History of Ghostbusters role in New York’s Hook & Ladder Company 8

Photo: By Rob Young from United Kingdom (Ghostbusters Headquarters (Hook & Ladder 8)) [CC BY 2.0 (http://creativecommons.org/licenses/by/2.0)], via Wikimedia Commons

If you stand at the corner of North Moore Street and Varick Street in the Manhattan neighborhood of Tribeca, you’ll see the firehouse for Hook & Ladder Company 8 — and you’ll likely recognize it, because the exterior of the building was the base of the Ghostbusters in the film starring Bill Murray and Dan Aykroyd. Now, of course, this building also appears in video games honoring the movie, and LEGO has even come out with its own commemorative building set.

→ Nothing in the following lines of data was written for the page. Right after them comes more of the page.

`config.mk`:
```
export PLATFORM = sky130hd
export DESIGN_NAME = bcd_to_84n2n1_serializer
export DESIGN_NICKNAME = d
export VERILOG_FILES = /design/src/rtl/bcd_to_84n2n1_serializer.sv
export SDC_FILE = /design/constraint.sdc
export NUM_CORES = 1
export LEC_CHECK = 0
export ABC_AREA = 1
export BUFFER_PORTS_ARGS = -buffer_cell sky130_fd_sc_hd__buf_2
export CAP_MARGIN = 10
export CORE_AREA = 2 2 69 71
export CTS_BUF_LIST = sky130_fd_sc_hd__clkbuf_4 sky130_fd_sc_hd__clkbuf_8 sky130_fd_sc_hd__clkbuf_16
export CTS_CLUSTER_DIAMETER = 30
export DETAILED_ROUTE_END_ITERATION = 8
export DIE_AREA = 0 0 71 73
export GPL_TIMING_DRIVEN = 0
export HOLD_SLACK_MARGIN = 0.1
export SKIP_LAST_GASP = 1
export SYNTH_ARGS = -nofsm -noshare
export SYNTH_HDL_FRONTEND = slang
export SYNTH_SLANG_ARGS = --single-unit
```
`constraint.sdc`:
```
create_clock -name clk -period 1.6 [get_ports clk]
set_input_delay 0.08 -clock clk [delete_from_list [all_inputs] [get_ports clk]]
set_output_delay 0.08 -clock clk [all_outputs]
set_load 0.01 [all_outputs]
```
`src/rtl/bcd_to_84n2n1_serializer.sv`:
```
// bcd_to_84n2n1_serializer: serializes a packed BCD word into 8,4,-2,-1 digits, MSD first.
// Optional CODE_PARITY_EN adds out_par, the odd parity of out_code.
module bcd_to_84n2n1_serializer #(
  parameter int DIGITS = 4,
  parameter int IDXW   = 3
) (
  input  logic                  clk,
  input  logic                  rst_n,
  input  logic                  in_valid,
  output logic                  in_ready,
  input  logic [4*DIGITS-1:0]   in_bcd,
  output logic                  out_valid,
  input  logic                  out_ready,
  output logic [3:0]            out_code,
  output logic [IDXW-1:0]       out_idx,
  output logic                  out_last,
  output logic                  out_err,
  output logic                  word_err
`ifdef CODE_PARITY_EN
  ,
  output logic                  out_par
`endif
);
  typedef enum logic {IDLE, SEND} state_t;
  state_t state;
  logic [4*DIGITS-1:0] sr;
  logic [3:0] dig, code;
  logic bad;
  function automatic logic [3:0] enc(input logic [3:0] d);
    case (d)
      4'd1: enc = 4'b0111;
      4'd2: enc = 4'b0110;
      4'd3: enc = 4'b0101;
      4'd4: enc = 4'b0100;
      4'd5: enc = 4'b1011;
      4'd6: enc = 4'b1010;
      4'd7: enc = 4'b1001;
      4'd8: enc = 4'b1000;
      4'd9: enc = 4'b1111;
      default: enc = 4'b0000;
    endcase
  endfunction
  // sr keeps the not-yet-presented digits left-aligned, so the next one is always on top
  assign dig = state == IDLE ? in_bcd[4*DIGITS-1 -: 4] : sr[4*DIGITS-1 -: 4];
  assign code = enc(dig);
  assign in_ready = state == IDLE && rst_n;
  assign out_valid = state == SEND;
  always_comb begin
    bad = 1'b0;
    for (int k = 0; k < DIGITS; k++) bad = bad | (in_bcd[4*k +: 4] > 4'd9);
  end
  always_ff @(posedge clk or negedge rst_n) begin
    if (!rst_n) begin
      state    <= IDLE;
      sr       <= '0;
      out_code <= 4'b0000;
      out_idx  <= '0;
      out_last <= 1'b0;
      out_err  <= 1'b0;
      word_err <= 1'b0;
`ifdef CODE_PARITY_EN
      out_par  <= 1'b1;
`endif
    end else if (state == IDLE) begin
      if (in_valid) begin
        state    <= SEND;
        sr       <= in_bcd << 4;
        out_code <= code;
        out_idx  <= IDXW'(DIGITS - 1);
        out_last <= DIGITS == 1;
        out_err  <= dig > 4'd9;
        word_err <= bad;
`ifdef CODE_PARITY_EN
        out_par  <= ~^code;
`endif
      end
    end else if (out_ready) begin
      if (out_last) state <= IDLE;
      else begin
        sr       <= sr << 4;
        out_code <= code;
        out_idx  <= out_idx - IDXW'(1);
        out_last <= out_idx == IDXW'(1);
        out_err  <= dig > 4'd9;
`ifdef CODE_PARITY_EN
        out_par  <= ~^code;
`endif
      end
    end
  end
endmodule
```
==> results of run 1 <==
-- through the flow --
stage	area [sq um]	hold slack [ps]
after floorplan	1290	-216
after global placement	1510	94.9
after detailed placement	1510	90.8
after CTS	1690	104
after global routing	1720	119
final	1720	95.2
-- registers in the layout (all words and copies together) (netlist names) --
name and cells:
out_err 1, sr 12, word_err 1, out_valid 1
out_code 4, out_idx 3, out_last 1
-- cells in the final DEF, fill, tap and decap left out, drive strengths merged --
| cell | count |
|---|---|
| o211ai | 2 |
| a32o | 1 |
| a22oi | 1 |
| dlygate4sd3 | 10 |
| buf | 39 |
| nand3 | 7 |
| clkinv | 1 |
| ha | 5 |
| nor2 | 14 |
| nand2 | 49 |
| inv | 18 |
| dfrtp | 23 |
| a22o | 3 |
| a21oi | 3 |
| o21ai | 14 |
| a31oi | 6 |
| nand4 | 1 |
| clkbuf | 4 |
-- power groups by stage --
stage	registers (W)	logic (W)	clock network, W
after global placement	0.00102	0.00157	0
after floorplan	0.00106	0.00111	0
after global routing	0.00105	0.00199	0.000401
after detailed placement	0.00102	0.00158	0
after CTS	0.00101	0.00167	0.000372
final	0.00100	0.00173	0.000363
-- what timing repair did --
action | 4_1_cts | 5_1_grt
hold buffers | 10 | 0
pin swaps | 0 | 2
endpoints found under the hold margin | 32 | 0
resized for setup | 3 | 6
endpoints found under the setup margin | 5 | 4
setup buffers | 3 | 1
-- cells by family (layout without fill, tap and decap cells) --
| group | count (synthesis) | after routing | synth area share |
|---|---|---|---|
| and+or+nand+nor | 71 | 71 | 0.247 |
| buffers and inverters | 23 | 72 | 0.0884 |
| DFF | 23 | 23 | 0.447 |
| AOI/OAI and AO/OA | 30 | 30 | 0.169 |
| adders and majority gates | 5 | 5 | 0.0486 |
-- final timing paths --
check	start	end
max reg2reg	out_valid	out_code[2]
max in group asynchronous	rst_n	out_code[3]
min reg2reg	out_code[1]	out_code[1]
min	in_bcd[7]	sr[11]
max	out_valid	out_code[2]
min in group asynchronous	rst_n	out_idx[1]
-- layout make-up --
type,count,area [sq um]
buffer,5,50.0
clock buffer,3,41.3
clock inverter,1,5.00
fill,477,2820
inverter,18,67.6
multi-input combinational,106,623
sequential,23,576
tap,54,67.6
timing repair buffer,45,288
-- layer usage --
layer / GRT usage / up-vias
li1: - / 594
met1: 0.171 / 524
met2: 0.206 / 12
met3: 0.0124 / 4
met4: 0.0566 / 0
met5: 0 / -
-- worst min-delay path, delay by kind of cell --
family | cells | cell delay [ps]
buffers and inverters | 1 | 100
AOI/OAI and AO/OA | 2 | 140
==> report_table.html, run 1 <==
<table>
<tr><th>Metric</th><th>Value</th></tr>
<tr><th colspan="2">Power and ir drop</th></tr>
<tr><td>Internal Pwr Total</td><td>0.00176 W</td></tr>
<tr><td>NetSw</td><td>0.00134 W</td></tr>
<tr><td>Maximum ir drop on the vdd rail</td><td>0.493 mV</td></tr>
<tr><td>Clock power share</td><td>0.117</td></tr>
<tr><td>Reg power frac</td><td>0.324</td></tr>
<tr><td>Leak pwr</td><td>0.895 nW</td></tr>
<tr><td>Combinational power share</td><td>0.559</td></tr>
<tr><td>Total chip power</td><td>0.00310 W</td></tr>
<tr><td>Power per cell area</td><td>1800 mW/mm^2</td></tr>
<tr><td>Sw Ratio</td><td>0.432</td></tr>
<tr><th colspan="2">Synthesis</th></tr>
<tr><td>Post-Syn Nets</td><td>177</td></tr>
<tr><td>Synth area leaders</td><td>sky130_fd_sc_hd__dfrtp_1, sky130_fd_sc_hd__nand2_1, sky130_fd_sc_hd__inv_1</td></tr>
<tr><td>Total of flip-flops plus latches after synthesis</td><td>23</td></tr>
<tr><td>Share of the yosys chip area belonging to registers</td><td>0.447</td></tr>
<tr><td>Distinct cell type count of the synthesized netlist</td><td>24</td></tr>
<tr><td>Most numerous cell types in the synthesized netlist</td><td>sky130_fd_sc_hd__nand2_1, sky130_fd_sc_hd__dfrtp_1, sky130_fd_sc_hd__inv_1</td></tr>
<tr><td>Summed instance area of the synthesized netlist</td><td>0.00129 sq mm</td></tr>
<tr><td>Cells after Synth</td><td>152</td></tr>
<tr><td>Async S/R FF share, synth</td><td>1.00</td></tr>
<tr><td>Most used flip-flop cell after synthesis</td><td>sky130_fd_sc_hd__dfrtp_1</td></tr>
<tr><td>Syn Area/Cell</td><td>8.47 sq um</td></tr>
<tr><td>Most common cell in the synthesized netlist</td><td>sky130_fd_sc_hd__nand2_1</td></tr>
<tr><td>Number of synthesized flops with an enable pin</td><td>0</td></tr>
<tr><td>Total of warnings raised by yosys</td><td>0</td></tr>
<tr><td>Area fraction of the dominant cell type after synthesis</td><td>0.447</td></tr>
<tr><td>Cell type with the largest total area after synthesis</td><td>sky130_fd_sc_hd__dfrtp_1</td></tr>
<tr><th colspan="2">Global routing</th></tr>
<tr><td>Global-route wire length before repair</td><td>5150 um</td></tr>
<tr><td>Via count of the first global-routing pass</td><td>1123</td></tr>
<tr><td>Global-route usage over all layers</td><td>0.126</td></tr>
<tr><td>Maximum number of pins on one net before global-route repair</td><td>25</td></tr>
<tr><td>Gr ovfl total</td><td>0</td></tr>
<tr><td>Number of antenna violations at the first check in global routing</td><td>0</td></tr>
<tr><th colspan="2">Clocking</th></tr>
<tr><td>Clock latency reported for the late side of the worst-skew pair</td><td>260 ps</td></tr>
<tr><td>CTS tree</td><td>yes</td></tr>
<tr><td>Clock tree buffer depth</td><td>2</td></tr>
<tr><td>Number of CTS-inserted buffers</td><td>3</td></tr>
<tr><td>Clock transition at path regs</td><td>80 ps</td></tr>
<tr><td>Max H-tree Level</td><td>1</td></tr>
<tr><td>Root cell of the clock tree</td><td>sky130_fd_sc_hd__clkbuf_8</td></tr>
<tr><td>Count of clock tree sinks</td><td>23</td></tr>
<tr><th colspan="2">Finish</th></tr>
<tr><td>Fraction of layout cells with a size suffix above 1</td><td>0.308</td></tr>
<tr><td>Total Nets Final</td><td>227</td></tr>
<tr><td>Area Growth Syn to Fin</td><td>33.4%</td></tr>
<tr><td>Core Util, Final</td><td>0.379</td></tr>
<tr><td>Post-route non-filler standard cell count</td><td>255</td></tr>
<tr><td>Antenna cells</td><td>0</td></tr>
<tr><th colspan="2">STA</th></tr>
<tr><td>Post-route setup TNS</td><td>0 ps</td></tr>
<tr><td>Final min period</td><td>1490 ps</td></tr>
<tr><td>Largest clock skew in the final design</td><td>2.98 ps</td></tr>
<tr><td>Slew of the pin with the lowest slew margin</td><td>329 ps</td></tr>
<tr><td>Number of hold violations in the final report</td><td>0</td></tr>
<tr><td>Crit share post-route</td><td>0.934</td></tr>
<tr><td>Max Fclk</td><td>0.669 GHz</td></tr>
<tr><td>Worst slew margin relative to its limit</td><td>0.781</td></tr>
<tr><td>Max-slew violation count</td><td>0</td></tr>
<tr><td>Final setup violating endpoints</td><td>0</td></tr>
<tr><td>Post-route setup slack</td><td>105 ps</td></tr>
<tr><th colspan="2">Critical path</th></tr>
<tr><td>Number of buffer and inverter stages on the critical path</td><td>4</td></tr>
<tr><td>Cell repeated most along the worst path</td><td>sky130_fd_sc_hd__nand2_1</td></tr>
<tr><td>Req. time, crit path</td><td>1760 ps</td></tr>
<tr><td>Worst path arrival time</td><td>1650 ps</td></tr>
<tr><td>Cells along the critical path</td><td>inv_2 -&gt; buf_8 -&gt; nand2_2 -&gt; o21ai_4 -&gt; inv_2 -&gt; ha_1 -&gt; inv_1 -&gt; nand3_1 -&gt; nand3_1 -&gt; nand2_1 -&gt; nand2_1 -&gt; nand2_1</td></tr>
<tr><td>Max stage delay cell, worst path</td><td>sky130_fd_sc_hd__dfrtp_1</td></tr>
<tr><td>Path depth of the worst reg2reg path</td><td>12</td></tr>
<tr><td>Endpoint class of the critical path</td><td>register</td></tr>
<tr><td>Family with the most delay on the worst path</td><td>flip-flops</td></tr>
<tr><td>Critical path class</td><td>reg -&gt; reg</td></tr>
<tr><td>Crit path launch type</td><td>register</td></tr>
<tr><td>Stages on the worst setup path</td><td>12</td></tr>
<tr><td>Highest fanout seen on the critical path</td><td>3</td></tr>
<tr><td>Worst-case register-to-register setup slack</td><td>110 ps</td></tr>
<tr><td>Critical Path Max Stage Delay</td><td>420 ps</td></tr>
<tr><th colspan="2">Route</th></tr>
<tr><td>Met3 WL post-DR</td><td>51 um</td></tr>
<tr><td>Number of nets with antenna violations after detailed routing</td><td>0</td></tr>
<tr><td>Drt initial violations</td><td>22</td></tr>
<tr><td>Detailed-route wire length on metal 1</td><td>1440 um</td></tr>
<tr><td>Remaining design rule violation count</td><td>0</td></tr>
<tr><td>Sum of routed wire length over all layers</td><td>2990 um</td></tr>
<tr><td>Pre-antenna DRT Iters</td><td>4</td></tr>
<tr><td>Highest metal layer used by the detailed router</td><td>met4</td></tr>
<tr><td>Wirelength per Cell</td><td>11.7 um</td></tr>
<tr><td>Number of vias per cell after detailed routing</td><td>4.45</td></tr>
<tr><td>Met2 wirelength from detailed routing</td><td>1440 um</td></tr>
<tr><td>Via total after detailed routing</td><td>1134</td></tr>
<tr><th colspan="2">Floorplan</th></tr>
<tr><td>Boundary Pins</td><td>32</td></tr>
<tr><td>Core Rows</td><td>25</td></tr>
<tr><td>Area of the die</td><td>0.00518 sq mm</td></tr>
<tr><td>Initial cell density of the core</td><td>0.284</td></tr>
<tr><td>Floorplan Core Area</td><td>0.00454 sq mm</td></tr>
<tr><td>Die extent in y</td><td>73 um</td></tr>
<tr><td>Width of the die</td><td>71 um</td></tr>
<tr><th colspan="2">Job</th></tr>
<tr><td>Max-capacitance violation count</td><td>0</td></tr>
<tr><th colspan="2">Placed design</th></tr>
<tr><td>Final HPWL DP</td><td>2240 um</td></tr>
<tr><td>Worst setup timing slack at the placement stage</td><td>-173 ps</td></tr>
<tr><td>Number of I/O port buffers</td><td>31</td></tr>
<tr><td>Weighted congestion at the end of routability-driven global placement</td><td>0.755</td></tr>
<tr><td>Cell total after placement</td><td>237</td></tr>
<tr><th colspan="2">Hold path</th></tr>
<tr><td>Hold path cells</td><td>3</td></tr>
<tr><td>Hold WC Path Type</td><td>in -&gt; reg</td></tr>
<tr><th colspan="2">Status</th></tr>
<tr><td>Outcome</td><td>finished, final reports clean</td></tr>
</table>
Note: power is estimated with default switching activity, not from simulation.
==> inputs of run 2 (changes only) <==
--- a/config.mk
+++ b/config.mk
@@ -17,2 +17,3 @@
 export HOLD_SLACK_MARGIN = 0.1
+export PLACE_DENSITY = 0.48
 export SKIP_LAST_GASP = 1
--- a/constraint.sdc
+++ b/constraint.sdc
@@ -3,2 +3,2 @@
 set_output_delay 0.08 -clock clk [all_outputs]
-set_load 0.01 [all_outputs]
+set_load 0.1 [all_outputs]
==> run 2 against run 1 <==
Effect of this change:
- core utilization grew 3.0 points
- clock skew grew 1.1 ps
- sequential power is essentially flat
- hold slack gained 5.5 ps
- die area is the same
- power grew 36%
- critical path type is now reg -> out
- largest power group unchanged
- highest routed layer unchanged
==> report_table.html, run 2 (synthesis gave the netlist of run 1 again) <==
<table>
<tr><th>Metric</th><th>Value</th></tr>
<tr><th colspan="2">Status</th></tr>
<tr><td>Outcome</td><td>finished, final reports clean</td></tr>
<tr><th colspan="2">Finish</th></tr>
<tr><td>Total Nets Final</td><td>232 (+2.2%)</td></tr>
<tr><td>Flip-flop count of the largest register after layout</td><td>12 (unchanged)</td></tr>
<tr><td>Most frequent cells in the layout</td><td>sky130_fd_sc_hd__nand2_1, sky130_fd_sc_hd__buf_2, sky130_fd_sc_hd__dfrtp_1</td></tr>
<tr><td>Largest registers</td><td>sr x12, out_code x4, out_idx x3</td></tr>
<tr><td>Reg with most FFs</td><td>sr</td></tr>
<tr><td>Area Growth Syn to Fin</td><td>43.8%</td></tr>
<tr><td>Antenna cells</td><td>0 (unchanged)</td></tr>
<tr><td>Fraction of layout cells with a size suffix above 1</td><td>0.359 (+0.0508)</td></tr>
<tr><td>Final Cell Area</td><td>0.00185 sq mm (+7.8%)</td></tr>
<tr><td>Commonest non-fill, non-tap cell in the layout</td><td>sky130_fd_sc_hd__nand2_1</td></tr>
<tr><td>Multi-input combinational cell area</td><td>663 sq um (+6.4%)</td></tr>
<tr><td>Fillers</td><td>465 (-2.5%)</td></tr>
<tr><td>Sequential cell area</td><td>582 sq um (+1.1%)</td></tr>
<tr><th colspan="2">Critical path</th></tr>
<tr><td>Number of buffer and inverter stages on the critical path</td><td>3 (-1)</td></tr>
<tr><td>Critical path class</td><td>reg -&gt; out</td></tr>
<tr><td>Crit path launch type</td><td>register</td></tr>
<tr><td>Path depth of the worst reg2reg path</td><td>6 (-6)</td></tr>
<tr><td>Worst flop-to-flop path startpoint</td><td>out_valid</td></tr>
<tr><td>Endpoint class of the critical path</td><td>output pin</td></tr>
<tr><td>Worst-case register-to-register setup slack</td><td>80 ps (-30 ps)</td></tr>
<tr><td>Crit Reg-Reg Endpoint</td><td>out_err</td></tr>
<tr><td>Highest fanout seen on the critical path</td><td>10 (+7)</td></tr>
<tr><td>Max stage delay cell, worst path</td><td>sky130_fd_sc_hd__dfrtp_4</td></tr>
<tr><td>Worst path arrival time</td><td>1470 ps (-180 ps)</td></tr>
<tr><td>Req. time, crit path</td><td>1520 ps (-240 ps)</td></tr>
<tr><td>Cells along the critical path</td><td>buf_6 -&gt; buf_2 -&gt; nor2_4 -&gt; buf_12</td></tr>
<tr><td>Family with the most delay on the worst path</td><td>buffers and inverters</td></tr>
<tr><td>Critical Path Max Stage Delay</td><td>510 ps (+90 ps)</td></tr>
<tr><th colspan="2">STA</th></tr>
<tr><td>Max-slew violation count</td><td>0 (unchanged)</td></tr>
<tr><td>Final min period</td><td>1550 ps (+55.9 ps)</td></tr>
<tr><td>Largest clock skew in the final design</td><td>4.06 ps (+1.08 ps)</td></tr>
<tr><td>Slew of the pin with the lowest slew margin</td><td>487 ps (+158 ps)</td></tr>
<tr><td>Setup repair after global routing missed its margin</td><td>yes</td></tr>
<tr><td>Max Fclk</td><td>0.645 GHz (-3.6%)</td></tr>
<tr><td>Number of hold violations in the final report</td><td>0 (unchanged)</td></tr>
<tr><td>Worst slew margin relative to its limit</td><td>0.678 (-0.103)</td></tr>
<tr><td>Crit share post-route</td><td>0.969 (+0.0349)</td></tr>
<tr><td>Final setup violating endpoints</td><td>0 (unchanged)</td></tr>
<tr><th colspan="2">Floorplan</th></tr>
<tr><td>Core Rows</td><td>25 (unchanged)</td></tr>
<tr><td>Die extent in y</td><td>73 um (unchanged)</td></tr>
<tr><td>Initial cell density of the core</td><td>0.284 (unchanged)</td></tr>
<tr><td>Floorplan Core Area</td><td>0.00454 sq mm (unchanged)</td></tr>
<tr><td>Boundary Pins</td><td>32 (unchanged)</td></tr>
<tr><td>Width of the die</td><td>71 um (unchanged)</td></tr>
<tr><td>Area of the die</td><td>0.00518 sq mm (unchanged)</td></tr>
<tr><th colspan="2">Power and ir drop</th></tr>
<tr><td>Clock power share</td><td>0.095 (-0.022)</td></tr>
<tr><td>Combinational power share</td><td>0.662 (+0.103)</td></tr>
<tr><td>Maximum ir drop on the vdd rail</td><td>1.34 mV (+170%)</td></tr>
<tr><td>Sw Ratio</td><td>0.549 (+0.117)</td></tr>
<tr><td>Total chip power</td><td>0.00422 W (+36%)</td></tr>
<tr><td>Reg power frac</td><td>0.243 (-0.081)</td></tr>
<tr><td>Leak pwr</td><td>0.932 nW (+4.1%)</td></tr>
<tr><td>Internal Pwr Total</td><td>0.00190 W (+8.1%)</td></tr>
<tr><td>Power per cell area</td><td>2280 mW/mm^2 (+26%)</td></tr>
<tr><td>NetSw</td><td>0.00232 W (+73%)</td></tr>
<tr><th colspan="2">Placed design</th></tr>
<tr><td>Placed Area</td><td>0.00154 sq mm (+1.7%)</td></tr>
<tr><td>Number of I/O port buffers</td><td>31 (unchanged)</td></tr>
<tr><td>Weighted congestion at the end of routability-driven global placement</td><td>0.796 (+5.3%)</td></tr>
<tr><td>Final HPWL DP</td><td>2290 um (+2.1%)</td></tr>
<tr><th colspan="2">Clocking</th></tr>
<tr><td>Clock latency reported for the late side of the worst-skew pair</td><td>270 ps (about the same)</td></tr>
<tr><td>Clock transition at path regs</td><td>90 ps (about the same)</td></tr>
<tr><td>Count of clock tree sinks</td><td>23 (unchanged)</td></tr>
<tr><td>Root cell of the clock tree</td><td>sky130_fd_sc_hd__clkbuf_8</td></tr>
<tr><td>Number of CTS-inserted buffers</td><td>3 (unchanged)</td></tr>
<tr><td>Clock tree buffer depth</td><td>2 (unchanged)</td></tr>
<tr><td>Max H-tree Level</td><td>1 (unchanged)</td></tr>
<tr><td>CTS tree</td><td>yes</td></tr>
<tr><th colspan="2">Global routing</th></tr>
<tr><td>Gr ovfl total</td><td>0 (unchanged)</td></tr>
<tr><td>Global-route wire length before repair</td><td>5240 um (+1.6%)</td></tr>
<tr><td>Global-route usage over all layers</td><td>0.128 (+0.00127)</td></tr>
<tr><td>Maximum number of pins on one net before global-route repair</td><td>24 (-4.0%)</td></tr>
<tr><td>Number of antenna violations at the first check in global routing</td><td>0 (unchanged)</td></tr>
<tr><td>Via count of the first global-routing pass</td><td>1184 (+5.4%)</td></tr>
<tr><th colspan="2">Route</th></tr>
<tr><td>Remaining design rule violation count</td><td>0 (unchanged)</td></tr>
<tr><td>Via total after detailed routing</td><td>1218 (+7.4%)</td></tr>
<tr><td>Drt initial violations</td><td>63 (+190%)</td></tr>
<tr><td>Number of vias per cell after detailed routing</td><td>4.68 (+5.3%)</td></tr>
<tr><td>Sum of routed wire length over all layers</td><td>3240 um (+8.4%)</td></tr>
<tr><td>Pre-antenna DRT Iters</td><td>4 (unchanged)</td></tr>
<tr><td>Number of nets with antenna violations after detailed routing</td><td>0 (unchanged)</td></tr>
<tr><td>Wirelength per Cell</td><td>12.5 um (+6.4%)</td></tr>
<tr><th colspan="2">Job</th></tr>
<tr><td>Max-capacitance violation count</td><td>0 (unchanged)</td></tr>
<tr><th colspan="2">Hold path</th></tr>
<tr><td>Hold path cells</td><td>3 (unchanged)</td></tr>
<tr><td>Worst hold start</td><td>in_bcd[10]</td></tr>
<tr><td>Hold worst-path end</td><td>sr[14]</td></tr>
<tr><td>Hold WC Path Type</td><td>in -&gt; reg</td></tr>
</table>
-- run 2: cell count changes in the layout (fill, tap and decap cells not counted), sizes merged --
cell | previous run | this run
buf | 39 | 42
clkinv | 1 | 0
dlygate4sd3 | 10 | 13
-- run 2: layer usage --
layer / share of wire / global-route usage / wire length, um / vias up
met3: 0.075 / 0.0276 / 243 / 5
li1: - / - / - / 599
met2: 0.49 / 0.216 / 1590 / 42
met4: 0.011 / 0.0440 / 34 / 0
met5: 0 / 0 / 0 / -
met1: 0.42 / 0.162 / 1370 / 572
-- run 2: power by group through the flow --
stage                     registers, W  logic [W]  clock network, W
after global routing           0.00106    0.00302          0.000433
after floorplan                0.00190    0.00119                 0
after detailed placement       0.00104    0.00250                 0
after global placement         0.00103    0.00247                 0
final                          0.00103    0.00279          0.000401
after CTS                      0.00103    0.00259          0.000413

The history of this New York edifice, though, goes back much further than the making of this comedy classic. The actual building has been in service for over 100 years and is even older than the Fire Department of New York. The Metropolitan Fire Department established Hook and Ladder 8 on the same spot where the building is today. There was a schoolhouse on the site at the time, but the arrival of the fire department led to some modifications.

In 1903, the building was razed and replaced with a (for 1903) brand new firehouse. The edifice was built in the Beaux-Arts style, with tall rows of windows on each story, as well as an arched doorway on the ground floor that permitted the truck to get in and out. In 1903, it was twice as wide as it is today, with two doors, but Varick Street was widened in 1913, and so half the firehouse had to give way.

For the majority of the twentieth century, the firehouse was just one of many of its kind in New York City, until the idea of the Ghostbusters came along. The script initially saw the city taking place in the future, and the Ghostbusters were a sort of police force in the future. They chose a firehouse to serve as their home base, and Hook and Ladder 8 fit the bill.

Hook & Ladder Company 8

Photo: By Phillip Ritz; cropped by Beyond My Ken (talk) 00:35, 14 December 2015 (UTC) [CC BY 2.0 (http://creativecommons.org/licenses/by/2.0)], via Wikimedia Commons

Of course, the script eventually changed, and the film was set in the present day. Hook and Ladder 8 was disguised to look like an abandoned firehouse, and the Ghostbusters moved in — and history was made. If you go by Hook and Ladder 8 today, you’ll see the logo sign that hung from the exterior in the film, as well as the one used in the sequel, both hanging inside.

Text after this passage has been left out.